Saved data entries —
--

==> flow/design.v (excerpt) <==
module sample_dsp(
	input         clk_20M,
	input         rst_n,
	input         WR,
	input         RD,
	input         CS0,
	input  [7:0]  DSP_Add,
	input  [15:0] DSP_Data_in,
	output [15:0] DSP_Data_out,
	output        DSP_Data_oe,
	input  [6:0]  chAn,
	input  [6:0]  chBn,
	input  [15:0] data_in,
	input         busy0,
	output [3:0]  LED,
	output        cs0_n,
	output        cs1_n,
	output        convst,
	output        enc_rst
);
==> flow/config.mk <==
export PLATFORM = sky130hd
export DESIGN_NAME = sample_dsp
export DESIGN_NICKNAME = sample_dsp
export VERILOG_FILES = /design/flow/design.v
export SDC_FILE = /design/flow/constraint.sdc
export NUM_CORES = 4
export LEC_CHECK = 0
export ABC_AREA = 1
export CAP_MARGIN = 20
export CORE_ASPECT_RATIO = 0.5
export CORE_MARGIN = 2
export CORE_UTILIZATION = 72
export CTS_CLUSTER_DIAMETER = 399
export CTS_CLUSTER_SIZE = 100
export HOLD_SLACK_MARGIN = 0.29
export PLACE_DENSITY = 0.39
export SETUP_SLACK_MARGIN = 0.67
export SLEW_MARGIN = 20
==> flow/constraint.sdc <==
create_clock -name core_clock -period 2.26 [get_ports {clk_20M}]
set_input_delay 0.4520 -clock core_clock [delete_from_list [all_inputs] [get_ports {clk_20M}]]
set_output_delay 0.4520 -clock core_clock [all_outputs]
set_load 0.01 [all_outputs]
run.sh (not shown) runs the stock make flow with config.mk's settings and CLKGATE_MAP_FILE=.
The baseline did not get past global routing.
Edit:
- ABC_AREA: 1 -> default
- CORE_ASPECT_RATIO: 0.5 -> default
- CORE_UTILIZATION: 72 -> 60
- CTS_CLUSTER_DIAMETER: 399 -> default
- CTS_CLUSTER_SIZE: 100 -> default
- HOLD_SLACK_MARGIN: 0.29 -> default
- PLACE_DENSITY: 0.39 -> default
- SETUP_SLACK_MARGIN: 0.67 -> default
- clock period: 2.26 -> 2.36 ns (I/O delays scaled with it)
Now the flow reached the layout checks and failed them: setup timing.
Synthesized area shrinks by a few percent.
Die size grows by about a fifth.
Synthesized cell count shrinks by a quarter to a third.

--

ABOUT THIS TASK — The response should consist of all the entries, set down exactly.

OUTPUT BELOW —
==> flow/design.v (excerpt) <==
module sample_dsp(
	input         clk_20M,
	input         rst_n,
	input         WR,
	input         RD,
	input         CS0,
	input  [7:0]  DSP_Add,
	input  [15:0] DSP_Data_in,
	output [15:0] DSP_Data_out,
	output        DSP_Data_oe,
	input  [6:0]  chAn,
	input  [6:0]  chBn,
	input  [15:0] data_in,
	input         busy0,
	output [3:0]  LED,
	output        cs0_n,
	output        cs1_n,
	output        convst,
	output        enc_rst
);
==> flow/config.mk <==
export PLATFORM = sky130hd
export DESIGN_NAME = sample_dsp
export DESIGN_NICKNAME = sample_dsp
export VERILOG_FILES = /design/flow/design.v
export SDC_FILE = /design/flow/constraint.sdc
export NUM_CORES = 4
export LEC_CHECK = 0
export ABC_AREA = 1
export CAP_MARGIN = 20
export CORE_ASPECT_RATIO = 0.5
export CORE_MARGIN = 2
export CORE_UTILIZATION = 72
export CTS_CLUSTER_DIAMETER = 399
export CTS_CLUSTER_SIZE = 100
export HOLD_SLACK_MARGIN = 0.29
export PLACE_DENSITY = 0.39
export SETUP_SLACK_MARGIN = 0.67
export SLEW_MARGIN = 20
==> flow/constraint.sdc <==
create_clock -name core_clock -period 2.26 [get_ports {clk_20M}]
set_input_delay 0.4520 -clock core_clock [delete_from_list [all_inputs] [get_ports {clk_20M}]]
set_output_delay 0.4520 -clock core_clock [all_outputs]
set_load 0.01 [all_outputs]
run.sh (not shown) runs the stock make flow with config.mk's settings and CLKGATE_MAP_FILE=.
The baseline did not get past global routing.
Edit:
- ABC_AREA: 1 -> default
- CORE_ASPECT_RATIO: 0.5 -> default
- CORE_UTILIZATION: 72 -> 60
- CTS_CLUSTER_DIAMETER: 399 -> default
- CTS_CLUSTER_SIZE: 100 -> default
- HOLD_SLACK_MARGIN: 0.29 -> default
- PLACE_DENSITY: 0.39 -> default
- SETUP_SLACK_MARGIN: 0.67 -> default
- clock period: 2.26 -> 2.36 ns (I/O delays scaled with it)
Now the flow reached the layout checks and failed them: setup timing.
Synthesized area shrinks by a few percent.
Die size grows by about a fifth.
Synthesized cell count shrinks by a quarter to a third.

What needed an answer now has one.